E’ considerato uno dei padri fondatori della radio e della televisione italiana. Il suo nome è ricordato soprattutto per l’incredibile caso di persecuzione giudiziaria di cui fu ingiustamente vittima fino alla morte.
Il 17 giugno 1983, sulla base delle accuse di un pentito della camorra, Enzo Tortora viene arrestato.
Nei primi mesi del 1983 due pentiti della Nuova Camorra Organizzata di Raffaele Cutolo indicarono Tortora come affiliato con l’incarico di corriere di droga.

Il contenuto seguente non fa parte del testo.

--- src/sv/biquad_cascade_filter_defines.svh ---
// assertion macros for the biquad cascade filter
`ifndef BIQUAD_CASCADE_FILTER_DEFINES_SVH
`define BIQUAD_CASCADE_FILTER_DEFINES_SVH

// property holds at every clock edge out of reset
`define BCF_ASSERT_HOLD(lbl, prop, msg) \
  lbl: assert property (@(posedge clk) disable iff (!rst_n) (prop)) else $error(msg);

// consequent holds in the same cycle as the antecedent
`define BCF_ASSERT_IMPLIES(lbl, ante, cons, msg) \
  lbl: assert property (@(posedge clk) disable iff (!rst_n) (ante) |-> (cons)) else $error(msg);

`endif

--- src/sv/bcf_pkg.sv ---
`timescale 1ns / 1ps
package bcf_pkg;

  localparam int MAX_STAGES      = 4;
  localparam int COEFS_PER_STAGE = 5;
  localparam int CUR_W   = (MAX_STAGES > 1) ? $clog2(MAX_STAGES) : 1;
  localparam int STAGE_W = 3;
  localparam int CMP_W   = (CUR_W + 1 > STAGE_W) ? CUR_W + 1 : STAGE_W;
  localparam int IDX_W    = 5;
  localparam int COEF_W   = 32;
  localparam int SAMPLE_W = 16;
  localparam int VAL_W    = 32;
  localparam int DLY_W    = 48;
  localparam int PROD_W   = 64;
  localparam int FRAC_W   = 28;
  localparam int RQ_W     = PROD_W - FRAC_W;
  localparam int ACC_W    = 50;
  localparam int DC_W     = 35;
  localparam int QMAG_W   = DC_W - 1 + FRAC_W;
  localparam int REM_W    = DC_W;
  localparam int STEP_W   = 3;
  localparam int POS_W    = 3;

  localparam logic [STEP_W-1:0] LAST_STEP = 3'd5;

  // opcodes
  localparam logic [1:0] OP_LOAD   = 2'd0;
  localparam logic [1:0] OP_CLEAR  = 2'd1;
  localparam logic [1:0] OP_PRESET = 2'd2;
  localparam logic [1:0] OP_FILTER = 2'd3;

  // coefficient positions within a stage
  localparam logic [POS_W-1:0] POS_B0 = 3'd0;
  localparam logic [POS_W-1:0] POS_B1 = 3'd1;
  localparam logic [POS_W-1:0] POS_B2 = 3'd2;
  localparam logic [POS_W-1:0] POS_A1 = 3'd3;
  localparam logic [POS_W-1:0] POS_A2 = 3'd4;

  typedef logic signed [COEF_W-1:0] coef_t;

  typedef struct packed {
    logic              en;
    logic              preset;
    logic              clear;
    logic [STEP_W-1:0] step;
  } cell_ctrl_t;

  typedef struct packed {
    logic             we;
    logic [POS_W-1:0] pos;
    coef_t            value;
  } coef_wr_t;

  typedef struct packed {
    logic signed [DC_W-1:0] num;
    logic signed [DC_W-1:0] den;
  } dc_terms_t;

  // product at 2^-28 rounded half up back to the value scale
  function automatic logic signed [RQ_W-1:0] round_q28(input logic signed [PROD_W-1:0] p);
    logic signed [PROD_W-1:0] s;
    s = p + (PROD_W'(1) << (FRAC_W - 1));
    return s[PROD_W-1:FRAC_W];
  endfunction

  function automatic logic ovf32(input logic signed [ACC_W-1:0] v);
    return !((&v[ACC_W-1:VAL_W-1]) || !(|v[ACC_W-1:VAL_W-1]));
  endfunction

  function automatic logic signed [VAL_W-1:0] sat32(input logic signed [ACC_W-1:0] v);
    if (ovf32(v)) begin
      return v[ACC_W-1] ? {1'b1, {(VAL_W-1){1'b0}}} : {1'b0, {(VAL_W-1){1'b1}}};
    end
    return v[VAL_W-1:0];
  endfunction

  function automatic logic ovf48(input logic signed [ACC_W-1:0] v);
    return !((&v[ACC_W-1:DLY_W-1]) || !(|v[ACC_W-1:DLY_W-1]));
  endfunction

  function automatic logic signed [DLY_W-1:0] sat48(input logic signed [ACC_W-1:0] v);
    if (ovf48(v)) begin
      return v[ACC_W-1] ? {1'b1, {(DLY_W-1){1'b0}}} : {1'b0, {(DLY_W-1){1'b1}}};
    end
    return v[DLY_W-1:0];
  endfunction

endpackage
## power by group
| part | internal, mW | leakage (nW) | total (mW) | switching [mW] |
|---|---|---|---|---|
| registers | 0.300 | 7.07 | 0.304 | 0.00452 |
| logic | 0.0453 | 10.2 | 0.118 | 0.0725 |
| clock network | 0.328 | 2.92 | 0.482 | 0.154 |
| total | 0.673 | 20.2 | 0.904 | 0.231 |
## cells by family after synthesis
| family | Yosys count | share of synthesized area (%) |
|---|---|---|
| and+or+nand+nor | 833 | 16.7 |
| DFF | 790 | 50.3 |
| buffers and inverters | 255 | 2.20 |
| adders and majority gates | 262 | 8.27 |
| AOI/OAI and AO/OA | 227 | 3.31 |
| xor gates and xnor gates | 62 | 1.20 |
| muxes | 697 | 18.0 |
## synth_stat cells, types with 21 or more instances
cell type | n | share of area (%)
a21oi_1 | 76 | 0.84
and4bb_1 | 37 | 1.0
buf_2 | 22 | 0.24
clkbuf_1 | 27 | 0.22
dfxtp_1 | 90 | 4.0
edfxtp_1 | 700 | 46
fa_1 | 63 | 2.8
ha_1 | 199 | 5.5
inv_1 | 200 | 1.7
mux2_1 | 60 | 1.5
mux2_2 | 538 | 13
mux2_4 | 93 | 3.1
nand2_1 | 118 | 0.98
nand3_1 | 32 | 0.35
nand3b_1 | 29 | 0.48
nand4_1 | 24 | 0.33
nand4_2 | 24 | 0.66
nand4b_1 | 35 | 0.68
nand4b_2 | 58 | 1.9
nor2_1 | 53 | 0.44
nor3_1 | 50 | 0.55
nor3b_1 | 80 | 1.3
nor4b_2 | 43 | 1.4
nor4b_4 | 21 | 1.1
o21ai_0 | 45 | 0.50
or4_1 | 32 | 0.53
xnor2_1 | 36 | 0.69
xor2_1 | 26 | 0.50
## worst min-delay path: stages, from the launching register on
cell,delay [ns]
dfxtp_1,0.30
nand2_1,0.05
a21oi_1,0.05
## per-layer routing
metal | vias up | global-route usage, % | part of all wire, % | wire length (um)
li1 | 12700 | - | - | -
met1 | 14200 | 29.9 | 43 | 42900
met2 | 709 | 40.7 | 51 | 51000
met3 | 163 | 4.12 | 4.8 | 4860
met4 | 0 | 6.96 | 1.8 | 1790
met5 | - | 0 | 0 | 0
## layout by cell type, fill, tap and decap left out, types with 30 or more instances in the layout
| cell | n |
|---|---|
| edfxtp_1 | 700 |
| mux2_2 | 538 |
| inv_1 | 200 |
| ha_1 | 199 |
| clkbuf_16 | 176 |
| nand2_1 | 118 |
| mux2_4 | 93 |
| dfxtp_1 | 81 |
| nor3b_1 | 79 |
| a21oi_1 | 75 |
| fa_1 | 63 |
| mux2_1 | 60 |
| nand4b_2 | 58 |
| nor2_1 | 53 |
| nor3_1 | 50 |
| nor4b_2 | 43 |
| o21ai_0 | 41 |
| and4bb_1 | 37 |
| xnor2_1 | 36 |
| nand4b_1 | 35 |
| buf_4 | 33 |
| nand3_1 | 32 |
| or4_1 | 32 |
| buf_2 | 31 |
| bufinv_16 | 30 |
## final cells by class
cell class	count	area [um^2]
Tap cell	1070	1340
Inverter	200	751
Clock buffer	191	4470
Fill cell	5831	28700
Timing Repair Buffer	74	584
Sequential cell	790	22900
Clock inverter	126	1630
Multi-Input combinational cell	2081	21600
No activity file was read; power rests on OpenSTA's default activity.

Dopo una lunga battaglia giudiziaria che divise il Paese tra innocentisti e colpevolisti, il 13 giugno 1987 la Corte di cassazione confermò l’innocenza di Tortora.
Enzo Tortora torna in televisione il 20 febbraio del 1987, quando ricomincia con il suo Portobello. Il ritorno in video è toccante, il pubblico in studio lo accoglie con una lunga standing ovation.
Tortora, leggermente invecchiato e fisicamente molto provato dalla terribile vicenda passata, con evidente commozione pronuncia serenamente la famosa frase:
«Dunque, dove eravamo rimasti?
Potrei dire moltissime cose e ne dirò poche. Una me la consentirete: molta gente ha vissuto con me, ha sofferto con me questi terribili anni. Molta gente mi ha offerto quello che poteva, per esempio ha pregato per me, e io questo non lo dimenticherò mai. E questo “grazie” a questa cara, buona gente, dovete consentirmi di dirlo. L’ho detto, e un’altra cosa aggiungo: io sono qui, e lo so anche, per parlare per conto di quelli che parlare non possono, e sono molti, e sono troppi. Sarò qui, resterò qui, anche per loro.
Ed ora cominciamo, come facevamo esattamente una volta.»
Il 18 maggio 1988, il conduttore morì per un cancro ai polmoni.